WHAT IS BEING ASKED
Take the data below and extract the lines from the one with "-- run 2: metrics" to the one with "after floorplan: 1172 / 341.8", inclusive, exactly as written.
BEGIN
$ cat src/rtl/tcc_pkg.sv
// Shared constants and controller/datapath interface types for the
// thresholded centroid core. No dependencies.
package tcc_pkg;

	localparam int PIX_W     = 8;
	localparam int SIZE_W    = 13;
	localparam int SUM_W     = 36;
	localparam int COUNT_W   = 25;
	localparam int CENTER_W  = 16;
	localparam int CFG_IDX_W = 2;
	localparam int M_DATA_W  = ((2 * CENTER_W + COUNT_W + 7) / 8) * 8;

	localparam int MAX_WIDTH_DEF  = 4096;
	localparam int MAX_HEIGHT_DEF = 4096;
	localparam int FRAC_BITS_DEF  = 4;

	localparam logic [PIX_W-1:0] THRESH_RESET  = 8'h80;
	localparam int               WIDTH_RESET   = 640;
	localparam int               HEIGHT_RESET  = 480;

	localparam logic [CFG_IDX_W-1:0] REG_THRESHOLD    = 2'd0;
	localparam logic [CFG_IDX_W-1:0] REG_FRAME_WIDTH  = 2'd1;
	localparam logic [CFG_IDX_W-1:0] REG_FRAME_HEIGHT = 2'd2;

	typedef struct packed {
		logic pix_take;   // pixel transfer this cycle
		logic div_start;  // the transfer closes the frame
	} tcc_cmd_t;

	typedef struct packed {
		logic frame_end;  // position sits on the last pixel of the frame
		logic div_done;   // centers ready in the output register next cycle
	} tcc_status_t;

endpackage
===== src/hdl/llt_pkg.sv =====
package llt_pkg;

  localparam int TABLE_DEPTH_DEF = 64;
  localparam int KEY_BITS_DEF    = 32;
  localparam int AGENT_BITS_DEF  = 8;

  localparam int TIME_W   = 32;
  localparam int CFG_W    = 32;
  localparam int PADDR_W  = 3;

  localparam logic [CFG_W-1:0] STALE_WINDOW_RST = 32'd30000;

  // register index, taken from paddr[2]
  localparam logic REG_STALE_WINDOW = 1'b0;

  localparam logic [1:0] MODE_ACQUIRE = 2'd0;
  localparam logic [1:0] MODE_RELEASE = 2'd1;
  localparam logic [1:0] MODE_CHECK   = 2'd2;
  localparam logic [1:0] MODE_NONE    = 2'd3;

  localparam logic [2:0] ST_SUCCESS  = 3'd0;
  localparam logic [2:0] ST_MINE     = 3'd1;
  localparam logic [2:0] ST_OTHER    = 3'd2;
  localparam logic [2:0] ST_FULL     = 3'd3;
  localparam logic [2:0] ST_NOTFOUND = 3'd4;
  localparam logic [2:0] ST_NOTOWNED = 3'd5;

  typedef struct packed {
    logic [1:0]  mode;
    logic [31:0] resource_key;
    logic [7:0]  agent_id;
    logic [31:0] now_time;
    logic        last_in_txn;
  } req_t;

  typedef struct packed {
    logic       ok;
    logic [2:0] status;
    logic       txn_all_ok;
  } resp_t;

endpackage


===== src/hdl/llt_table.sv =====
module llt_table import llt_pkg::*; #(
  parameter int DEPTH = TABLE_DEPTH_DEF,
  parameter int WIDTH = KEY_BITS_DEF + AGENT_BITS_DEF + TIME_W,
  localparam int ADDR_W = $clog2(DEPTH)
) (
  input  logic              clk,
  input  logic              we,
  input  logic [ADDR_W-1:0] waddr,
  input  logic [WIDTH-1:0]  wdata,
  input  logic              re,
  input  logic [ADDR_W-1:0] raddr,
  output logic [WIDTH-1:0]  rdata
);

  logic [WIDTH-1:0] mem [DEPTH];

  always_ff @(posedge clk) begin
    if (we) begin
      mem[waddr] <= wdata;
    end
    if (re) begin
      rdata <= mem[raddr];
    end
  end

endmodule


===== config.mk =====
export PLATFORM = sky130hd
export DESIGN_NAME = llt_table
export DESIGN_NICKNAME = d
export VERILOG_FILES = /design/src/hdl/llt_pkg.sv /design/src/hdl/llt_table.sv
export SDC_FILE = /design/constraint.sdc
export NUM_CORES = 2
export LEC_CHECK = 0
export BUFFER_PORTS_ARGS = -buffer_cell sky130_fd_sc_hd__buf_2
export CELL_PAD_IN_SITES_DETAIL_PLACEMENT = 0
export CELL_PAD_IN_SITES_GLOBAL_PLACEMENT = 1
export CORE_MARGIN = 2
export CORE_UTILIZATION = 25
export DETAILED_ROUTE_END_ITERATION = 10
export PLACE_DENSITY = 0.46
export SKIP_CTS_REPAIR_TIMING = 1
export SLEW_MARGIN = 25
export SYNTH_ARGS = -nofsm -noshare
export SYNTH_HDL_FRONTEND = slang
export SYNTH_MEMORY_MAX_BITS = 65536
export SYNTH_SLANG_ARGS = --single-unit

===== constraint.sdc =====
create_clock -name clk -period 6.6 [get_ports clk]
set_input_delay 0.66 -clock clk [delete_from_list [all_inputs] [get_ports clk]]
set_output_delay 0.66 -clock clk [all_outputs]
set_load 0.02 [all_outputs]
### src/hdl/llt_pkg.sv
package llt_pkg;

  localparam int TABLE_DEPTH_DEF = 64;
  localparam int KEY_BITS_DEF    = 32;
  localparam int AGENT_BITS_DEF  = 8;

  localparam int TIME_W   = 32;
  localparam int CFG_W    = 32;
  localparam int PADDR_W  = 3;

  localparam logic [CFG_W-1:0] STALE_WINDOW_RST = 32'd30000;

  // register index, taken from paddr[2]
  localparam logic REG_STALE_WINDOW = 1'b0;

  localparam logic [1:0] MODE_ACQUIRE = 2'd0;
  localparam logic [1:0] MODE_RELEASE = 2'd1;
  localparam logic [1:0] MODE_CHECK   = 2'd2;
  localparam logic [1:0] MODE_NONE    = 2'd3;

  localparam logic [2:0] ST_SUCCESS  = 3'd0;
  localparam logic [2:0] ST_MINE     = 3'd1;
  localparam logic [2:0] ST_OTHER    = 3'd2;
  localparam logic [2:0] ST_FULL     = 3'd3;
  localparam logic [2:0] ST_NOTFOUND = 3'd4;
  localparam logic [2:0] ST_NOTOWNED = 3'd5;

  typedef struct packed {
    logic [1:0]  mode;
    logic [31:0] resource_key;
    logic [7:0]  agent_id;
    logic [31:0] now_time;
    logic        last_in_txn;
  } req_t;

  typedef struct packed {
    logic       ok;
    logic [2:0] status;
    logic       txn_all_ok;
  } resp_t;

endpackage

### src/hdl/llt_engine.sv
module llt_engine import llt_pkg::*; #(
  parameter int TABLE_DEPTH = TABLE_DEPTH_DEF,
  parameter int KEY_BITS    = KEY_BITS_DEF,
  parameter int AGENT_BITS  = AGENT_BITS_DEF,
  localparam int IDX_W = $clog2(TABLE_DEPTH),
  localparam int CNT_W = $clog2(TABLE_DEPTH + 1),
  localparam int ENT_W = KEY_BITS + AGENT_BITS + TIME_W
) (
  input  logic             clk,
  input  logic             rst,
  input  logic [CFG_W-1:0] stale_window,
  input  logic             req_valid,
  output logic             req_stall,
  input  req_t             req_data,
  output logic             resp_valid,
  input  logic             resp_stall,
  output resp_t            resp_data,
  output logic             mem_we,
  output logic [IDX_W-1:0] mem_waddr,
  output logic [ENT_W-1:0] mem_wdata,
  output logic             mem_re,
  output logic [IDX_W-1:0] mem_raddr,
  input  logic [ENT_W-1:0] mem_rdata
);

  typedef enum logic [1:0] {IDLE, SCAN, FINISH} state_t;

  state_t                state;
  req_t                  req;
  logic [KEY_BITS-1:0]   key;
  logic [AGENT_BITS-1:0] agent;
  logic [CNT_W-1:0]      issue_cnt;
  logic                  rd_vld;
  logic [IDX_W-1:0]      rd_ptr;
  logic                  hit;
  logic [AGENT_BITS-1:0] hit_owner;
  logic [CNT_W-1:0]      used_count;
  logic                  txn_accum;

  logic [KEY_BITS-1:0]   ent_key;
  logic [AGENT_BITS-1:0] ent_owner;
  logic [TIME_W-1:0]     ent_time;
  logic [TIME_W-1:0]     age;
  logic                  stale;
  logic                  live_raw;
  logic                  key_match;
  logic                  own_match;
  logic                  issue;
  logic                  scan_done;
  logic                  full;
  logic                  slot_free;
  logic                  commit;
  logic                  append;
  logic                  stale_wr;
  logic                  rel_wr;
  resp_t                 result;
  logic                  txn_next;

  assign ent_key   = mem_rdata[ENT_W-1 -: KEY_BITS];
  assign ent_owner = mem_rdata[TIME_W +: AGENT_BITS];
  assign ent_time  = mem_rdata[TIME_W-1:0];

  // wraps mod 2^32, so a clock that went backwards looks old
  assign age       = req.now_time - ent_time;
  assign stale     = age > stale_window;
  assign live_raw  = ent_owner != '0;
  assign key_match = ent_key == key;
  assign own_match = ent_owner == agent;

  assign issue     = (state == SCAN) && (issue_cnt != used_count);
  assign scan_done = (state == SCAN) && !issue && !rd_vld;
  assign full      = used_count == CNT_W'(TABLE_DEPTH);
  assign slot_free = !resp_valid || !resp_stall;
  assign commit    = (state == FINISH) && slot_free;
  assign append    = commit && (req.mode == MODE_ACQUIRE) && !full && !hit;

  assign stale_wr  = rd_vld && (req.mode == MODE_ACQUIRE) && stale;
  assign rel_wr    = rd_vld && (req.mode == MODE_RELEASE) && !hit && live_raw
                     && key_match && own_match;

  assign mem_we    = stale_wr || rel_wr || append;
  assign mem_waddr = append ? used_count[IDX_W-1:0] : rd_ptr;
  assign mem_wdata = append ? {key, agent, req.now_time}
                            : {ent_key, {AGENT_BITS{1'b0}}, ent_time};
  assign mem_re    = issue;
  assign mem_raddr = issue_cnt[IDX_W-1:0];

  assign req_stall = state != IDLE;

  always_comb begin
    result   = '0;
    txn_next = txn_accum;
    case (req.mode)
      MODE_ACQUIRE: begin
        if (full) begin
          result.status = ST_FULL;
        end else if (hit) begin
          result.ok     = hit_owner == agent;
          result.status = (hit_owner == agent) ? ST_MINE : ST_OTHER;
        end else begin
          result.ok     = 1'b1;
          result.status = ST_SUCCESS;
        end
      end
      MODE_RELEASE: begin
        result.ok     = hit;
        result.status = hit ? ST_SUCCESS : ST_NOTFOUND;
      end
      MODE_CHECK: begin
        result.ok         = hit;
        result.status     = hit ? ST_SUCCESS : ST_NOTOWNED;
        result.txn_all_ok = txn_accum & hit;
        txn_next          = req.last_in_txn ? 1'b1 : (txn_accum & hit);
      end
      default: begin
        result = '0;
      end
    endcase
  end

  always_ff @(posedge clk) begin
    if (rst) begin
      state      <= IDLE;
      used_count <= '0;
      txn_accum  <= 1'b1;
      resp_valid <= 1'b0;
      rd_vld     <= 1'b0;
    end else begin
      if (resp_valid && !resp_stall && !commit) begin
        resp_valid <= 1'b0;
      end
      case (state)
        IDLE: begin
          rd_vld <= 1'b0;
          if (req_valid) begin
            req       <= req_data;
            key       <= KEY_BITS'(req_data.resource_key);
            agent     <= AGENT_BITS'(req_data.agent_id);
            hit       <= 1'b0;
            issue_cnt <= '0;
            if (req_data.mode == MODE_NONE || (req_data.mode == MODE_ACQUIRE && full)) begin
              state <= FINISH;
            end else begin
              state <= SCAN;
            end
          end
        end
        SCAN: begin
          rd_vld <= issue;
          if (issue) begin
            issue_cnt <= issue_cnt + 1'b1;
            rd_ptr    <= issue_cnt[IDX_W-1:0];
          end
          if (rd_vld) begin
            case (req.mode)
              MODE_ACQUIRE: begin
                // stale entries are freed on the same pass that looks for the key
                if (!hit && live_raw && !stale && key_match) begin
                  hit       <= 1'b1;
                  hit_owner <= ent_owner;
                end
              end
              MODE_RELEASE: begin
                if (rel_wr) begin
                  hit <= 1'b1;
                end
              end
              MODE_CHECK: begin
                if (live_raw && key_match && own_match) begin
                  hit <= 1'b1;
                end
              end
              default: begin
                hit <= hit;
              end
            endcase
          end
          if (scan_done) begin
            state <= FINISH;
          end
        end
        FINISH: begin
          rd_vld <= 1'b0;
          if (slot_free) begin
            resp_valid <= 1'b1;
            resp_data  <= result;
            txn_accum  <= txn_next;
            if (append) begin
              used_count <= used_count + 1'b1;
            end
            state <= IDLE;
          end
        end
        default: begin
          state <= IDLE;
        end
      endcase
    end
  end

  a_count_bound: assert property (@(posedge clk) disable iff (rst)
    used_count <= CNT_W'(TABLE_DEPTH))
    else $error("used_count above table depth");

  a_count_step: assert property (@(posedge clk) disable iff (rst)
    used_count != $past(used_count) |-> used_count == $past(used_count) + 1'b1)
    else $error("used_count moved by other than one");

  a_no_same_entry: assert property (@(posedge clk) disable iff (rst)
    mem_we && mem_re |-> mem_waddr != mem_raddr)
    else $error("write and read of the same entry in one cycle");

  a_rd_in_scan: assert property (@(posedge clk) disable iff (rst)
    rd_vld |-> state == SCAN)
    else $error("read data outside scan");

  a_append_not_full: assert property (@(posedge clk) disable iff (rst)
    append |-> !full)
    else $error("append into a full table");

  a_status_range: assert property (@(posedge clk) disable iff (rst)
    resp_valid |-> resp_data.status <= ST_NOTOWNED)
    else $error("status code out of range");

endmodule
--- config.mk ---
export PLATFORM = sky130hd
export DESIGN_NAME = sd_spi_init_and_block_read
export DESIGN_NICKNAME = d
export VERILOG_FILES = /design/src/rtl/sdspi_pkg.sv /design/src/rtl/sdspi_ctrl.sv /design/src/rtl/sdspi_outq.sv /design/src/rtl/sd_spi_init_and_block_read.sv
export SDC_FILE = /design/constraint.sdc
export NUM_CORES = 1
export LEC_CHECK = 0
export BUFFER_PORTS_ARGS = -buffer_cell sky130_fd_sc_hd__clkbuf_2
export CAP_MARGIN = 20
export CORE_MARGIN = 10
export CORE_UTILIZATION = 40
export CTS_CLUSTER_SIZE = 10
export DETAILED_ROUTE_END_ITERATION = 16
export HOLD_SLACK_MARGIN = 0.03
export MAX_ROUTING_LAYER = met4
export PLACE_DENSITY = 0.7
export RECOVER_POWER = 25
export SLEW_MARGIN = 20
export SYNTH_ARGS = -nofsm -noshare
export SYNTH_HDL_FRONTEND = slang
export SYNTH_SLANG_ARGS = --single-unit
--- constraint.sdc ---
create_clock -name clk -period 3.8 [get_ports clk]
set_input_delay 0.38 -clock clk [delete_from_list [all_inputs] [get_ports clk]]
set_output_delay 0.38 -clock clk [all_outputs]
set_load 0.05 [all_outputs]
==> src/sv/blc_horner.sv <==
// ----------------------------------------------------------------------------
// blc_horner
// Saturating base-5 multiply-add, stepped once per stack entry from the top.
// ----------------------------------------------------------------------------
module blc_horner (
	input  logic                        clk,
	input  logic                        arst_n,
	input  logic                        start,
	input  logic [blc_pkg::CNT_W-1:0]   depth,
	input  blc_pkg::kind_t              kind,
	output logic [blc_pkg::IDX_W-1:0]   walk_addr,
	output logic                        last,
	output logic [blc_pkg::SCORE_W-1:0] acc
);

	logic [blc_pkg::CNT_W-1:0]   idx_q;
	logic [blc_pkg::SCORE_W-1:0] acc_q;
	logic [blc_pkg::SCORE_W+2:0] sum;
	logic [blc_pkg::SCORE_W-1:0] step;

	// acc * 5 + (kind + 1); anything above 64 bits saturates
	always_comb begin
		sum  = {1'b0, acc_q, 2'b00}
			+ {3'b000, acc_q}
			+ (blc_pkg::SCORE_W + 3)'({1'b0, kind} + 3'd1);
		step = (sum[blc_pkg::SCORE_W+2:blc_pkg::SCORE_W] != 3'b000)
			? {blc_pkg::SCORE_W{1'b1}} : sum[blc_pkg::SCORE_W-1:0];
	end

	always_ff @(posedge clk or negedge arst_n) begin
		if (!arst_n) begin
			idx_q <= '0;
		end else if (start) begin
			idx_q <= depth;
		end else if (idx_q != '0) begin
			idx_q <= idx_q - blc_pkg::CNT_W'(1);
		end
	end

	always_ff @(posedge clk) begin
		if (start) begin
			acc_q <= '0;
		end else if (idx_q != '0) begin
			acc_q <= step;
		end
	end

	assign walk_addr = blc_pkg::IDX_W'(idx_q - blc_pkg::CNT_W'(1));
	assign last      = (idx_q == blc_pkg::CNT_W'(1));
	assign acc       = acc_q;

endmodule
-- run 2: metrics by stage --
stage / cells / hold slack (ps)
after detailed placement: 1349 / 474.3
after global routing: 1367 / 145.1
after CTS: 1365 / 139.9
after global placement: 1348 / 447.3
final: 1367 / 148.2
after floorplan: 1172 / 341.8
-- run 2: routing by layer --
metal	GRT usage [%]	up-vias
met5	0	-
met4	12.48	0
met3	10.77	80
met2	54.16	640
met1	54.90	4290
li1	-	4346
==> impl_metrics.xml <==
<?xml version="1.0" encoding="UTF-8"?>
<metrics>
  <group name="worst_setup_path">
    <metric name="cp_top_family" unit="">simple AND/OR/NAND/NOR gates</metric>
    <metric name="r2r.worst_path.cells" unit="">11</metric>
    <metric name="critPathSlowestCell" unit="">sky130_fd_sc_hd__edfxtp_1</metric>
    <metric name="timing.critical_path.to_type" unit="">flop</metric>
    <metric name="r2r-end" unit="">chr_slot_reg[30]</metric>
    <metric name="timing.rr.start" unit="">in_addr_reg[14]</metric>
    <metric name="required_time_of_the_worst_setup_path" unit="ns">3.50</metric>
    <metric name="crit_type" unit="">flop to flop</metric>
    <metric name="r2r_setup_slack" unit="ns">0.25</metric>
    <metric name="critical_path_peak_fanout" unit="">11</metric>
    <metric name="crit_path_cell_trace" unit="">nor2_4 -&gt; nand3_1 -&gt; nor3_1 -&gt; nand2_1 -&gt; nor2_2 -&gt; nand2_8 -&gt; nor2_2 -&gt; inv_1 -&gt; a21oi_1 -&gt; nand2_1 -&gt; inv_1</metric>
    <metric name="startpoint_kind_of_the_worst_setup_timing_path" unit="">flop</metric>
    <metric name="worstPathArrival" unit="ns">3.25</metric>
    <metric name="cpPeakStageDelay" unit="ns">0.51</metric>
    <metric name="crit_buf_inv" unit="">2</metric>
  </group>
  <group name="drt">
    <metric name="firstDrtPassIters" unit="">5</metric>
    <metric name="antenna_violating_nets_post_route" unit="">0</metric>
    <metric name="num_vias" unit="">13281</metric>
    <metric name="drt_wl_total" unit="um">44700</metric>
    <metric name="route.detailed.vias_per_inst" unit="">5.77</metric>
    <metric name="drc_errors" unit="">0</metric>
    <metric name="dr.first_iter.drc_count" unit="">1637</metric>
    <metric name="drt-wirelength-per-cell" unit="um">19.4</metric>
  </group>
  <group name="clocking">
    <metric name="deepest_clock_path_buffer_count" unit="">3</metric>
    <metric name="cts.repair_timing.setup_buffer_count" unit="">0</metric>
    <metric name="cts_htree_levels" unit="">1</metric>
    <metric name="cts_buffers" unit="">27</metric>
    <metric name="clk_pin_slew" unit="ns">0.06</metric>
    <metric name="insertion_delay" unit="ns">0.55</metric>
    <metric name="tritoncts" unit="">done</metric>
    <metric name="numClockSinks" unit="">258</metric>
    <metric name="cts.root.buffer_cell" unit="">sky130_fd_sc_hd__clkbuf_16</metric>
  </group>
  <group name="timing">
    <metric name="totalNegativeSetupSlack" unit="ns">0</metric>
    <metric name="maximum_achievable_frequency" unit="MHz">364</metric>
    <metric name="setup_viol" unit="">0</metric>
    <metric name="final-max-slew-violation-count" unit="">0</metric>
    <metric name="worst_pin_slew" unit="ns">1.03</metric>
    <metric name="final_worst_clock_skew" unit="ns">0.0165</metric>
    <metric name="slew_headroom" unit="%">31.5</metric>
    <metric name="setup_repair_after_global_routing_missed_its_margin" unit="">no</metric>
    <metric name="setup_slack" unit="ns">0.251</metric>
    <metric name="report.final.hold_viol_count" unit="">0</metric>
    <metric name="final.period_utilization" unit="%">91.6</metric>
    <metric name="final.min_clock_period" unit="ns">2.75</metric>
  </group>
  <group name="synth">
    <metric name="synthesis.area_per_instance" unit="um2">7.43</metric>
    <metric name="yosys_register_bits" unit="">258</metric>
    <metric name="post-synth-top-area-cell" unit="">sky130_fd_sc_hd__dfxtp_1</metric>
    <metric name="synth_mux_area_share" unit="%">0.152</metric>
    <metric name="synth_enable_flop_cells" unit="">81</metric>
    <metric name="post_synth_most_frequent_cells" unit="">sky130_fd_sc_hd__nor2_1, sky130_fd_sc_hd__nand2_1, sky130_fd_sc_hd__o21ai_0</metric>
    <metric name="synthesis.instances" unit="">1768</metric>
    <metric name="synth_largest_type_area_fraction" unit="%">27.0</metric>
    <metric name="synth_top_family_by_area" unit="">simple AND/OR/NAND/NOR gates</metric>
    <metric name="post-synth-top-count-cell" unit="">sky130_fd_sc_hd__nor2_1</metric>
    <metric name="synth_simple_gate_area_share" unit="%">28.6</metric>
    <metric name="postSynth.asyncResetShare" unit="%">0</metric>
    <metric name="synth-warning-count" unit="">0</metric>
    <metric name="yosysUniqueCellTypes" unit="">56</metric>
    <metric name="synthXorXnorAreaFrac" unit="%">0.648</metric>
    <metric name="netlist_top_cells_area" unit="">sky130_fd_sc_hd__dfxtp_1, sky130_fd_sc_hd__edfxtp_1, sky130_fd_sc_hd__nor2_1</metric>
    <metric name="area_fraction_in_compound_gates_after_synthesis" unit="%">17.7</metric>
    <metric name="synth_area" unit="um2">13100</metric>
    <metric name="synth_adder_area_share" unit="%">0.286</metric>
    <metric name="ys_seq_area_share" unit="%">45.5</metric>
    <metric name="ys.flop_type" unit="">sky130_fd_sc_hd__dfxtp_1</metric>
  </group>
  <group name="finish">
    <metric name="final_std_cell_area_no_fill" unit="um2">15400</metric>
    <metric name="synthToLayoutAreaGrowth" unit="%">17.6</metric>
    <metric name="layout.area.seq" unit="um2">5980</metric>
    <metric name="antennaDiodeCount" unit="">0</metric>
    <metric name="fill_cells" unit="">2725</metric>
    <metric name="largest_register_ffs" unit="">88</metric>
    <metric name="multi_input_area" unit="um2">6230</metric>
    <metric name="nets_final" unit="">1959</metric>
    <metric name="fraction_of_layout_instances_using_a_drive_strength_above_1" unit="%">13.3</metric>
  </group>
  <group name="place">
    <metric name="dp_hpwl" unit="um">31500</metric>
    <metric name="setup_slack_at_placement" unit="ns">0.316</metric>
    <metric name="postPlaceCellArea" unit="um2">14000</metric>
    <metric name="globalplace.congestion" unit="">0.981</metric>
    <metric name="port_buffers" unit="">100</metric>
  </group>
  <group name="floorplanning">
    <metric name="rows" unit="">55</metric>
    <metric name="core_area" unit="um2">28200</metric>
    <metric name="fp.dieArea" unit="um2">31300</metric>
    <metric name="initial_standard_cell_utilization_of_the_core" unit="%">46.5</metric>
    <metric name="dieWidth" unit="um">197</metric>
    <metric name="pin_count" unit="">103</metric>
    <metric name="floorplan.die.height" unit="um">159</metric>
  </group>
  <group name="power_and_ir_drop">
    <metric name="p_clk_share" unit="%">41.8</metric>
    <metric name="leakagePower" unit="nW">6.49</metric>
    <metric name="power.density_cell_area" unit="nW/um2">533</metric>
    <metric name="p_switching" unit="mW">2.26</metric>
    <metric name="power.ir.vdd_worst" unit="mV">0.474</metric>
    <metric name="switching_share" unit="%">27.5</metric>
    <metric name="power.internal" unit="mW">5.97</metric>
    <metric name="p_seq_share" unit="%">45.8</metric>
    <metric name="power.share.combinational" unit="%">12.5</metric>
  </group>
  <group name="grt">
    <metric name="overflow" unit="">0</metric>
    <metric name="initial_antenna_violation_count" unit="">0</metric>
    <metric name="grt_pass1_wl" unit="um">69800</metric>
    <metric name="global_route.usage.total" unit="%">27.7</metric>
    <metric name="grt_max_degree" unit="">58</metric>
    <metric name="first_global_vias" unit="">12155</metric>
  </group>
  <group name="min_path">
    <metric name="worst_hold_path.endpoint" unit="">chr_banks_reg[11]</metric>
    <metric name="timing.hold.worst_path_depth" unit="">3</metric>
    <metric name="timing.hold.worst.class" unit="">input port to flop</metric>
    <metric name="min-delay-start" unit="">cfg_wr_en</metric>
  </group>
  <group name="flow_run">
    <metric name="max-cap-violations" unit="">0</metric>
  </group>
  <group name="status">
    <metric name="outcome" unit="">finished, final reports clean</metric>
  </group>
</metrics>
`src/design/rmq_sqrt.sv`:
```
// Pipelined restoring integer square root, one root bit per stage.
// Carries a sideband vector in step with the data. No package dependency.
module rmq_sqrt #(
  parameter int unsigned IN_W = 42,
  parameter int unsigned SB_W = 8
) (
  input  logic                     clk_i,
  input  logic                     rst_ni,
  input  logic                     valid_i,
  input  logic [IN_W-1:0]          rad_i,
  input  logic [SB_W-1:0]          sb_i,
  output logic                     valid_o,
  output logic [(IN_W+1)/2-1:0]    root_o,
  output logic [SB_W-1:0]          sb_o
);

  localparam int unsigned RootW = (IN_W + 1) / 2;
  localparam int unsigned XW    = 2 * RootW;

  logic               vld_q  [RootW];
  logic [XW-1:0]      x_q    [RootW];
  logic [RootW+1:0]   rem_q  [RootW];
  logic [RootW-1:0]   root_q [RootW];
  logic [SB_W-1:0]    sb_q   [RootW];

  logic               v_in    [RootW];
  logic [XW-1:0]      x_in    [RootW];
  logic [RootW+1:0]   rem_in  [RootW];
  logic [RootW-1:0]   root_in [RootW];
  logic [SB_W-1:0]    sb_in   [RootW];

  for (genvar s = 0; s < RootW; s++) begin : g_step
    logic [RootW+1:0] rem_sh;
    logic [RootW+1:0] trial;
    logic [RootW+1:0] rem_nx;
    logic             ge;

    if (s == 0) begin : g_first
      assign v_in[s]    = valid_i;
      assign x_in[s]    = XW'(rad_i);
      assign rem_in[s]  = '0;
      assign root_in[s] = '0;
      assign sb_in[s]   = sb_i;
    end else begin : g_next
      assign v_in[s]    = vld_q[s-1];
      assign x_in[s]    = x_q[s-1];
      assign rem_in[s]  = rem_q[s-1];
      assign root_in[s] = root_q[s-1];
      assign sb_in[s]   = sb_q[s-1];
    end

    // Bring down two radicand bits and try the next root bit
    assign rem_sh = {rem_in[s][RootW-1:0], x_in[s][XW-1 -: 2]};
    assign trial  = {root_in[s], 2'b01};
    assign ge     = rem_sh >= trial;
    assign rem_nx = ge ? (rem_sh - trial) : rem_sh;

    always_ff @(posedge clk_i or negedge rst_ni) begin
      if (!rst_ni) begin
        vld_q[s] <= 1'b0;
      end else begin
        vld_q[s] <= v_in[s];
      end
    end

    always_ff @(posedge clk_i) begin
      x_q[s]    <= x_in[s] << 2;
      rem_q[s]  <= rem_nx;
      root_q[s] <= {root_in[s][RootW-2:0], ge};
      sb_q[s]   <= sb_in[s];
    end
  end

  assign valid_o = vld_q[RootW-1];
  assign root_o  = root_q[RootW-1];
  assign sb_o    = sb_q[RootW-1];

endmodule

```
END
SOLUTION
-- run 2: metrics by stage --
stage / cells / hold slack (ps)
after detailed placement: 1349 / 474.3
after global routing: 1367 / 145.1
after CTS: 1365 / 139.9
after global placement: 1348 / 447.3
final: 1367 / 148.2
after floorplan: 1172 / 341.8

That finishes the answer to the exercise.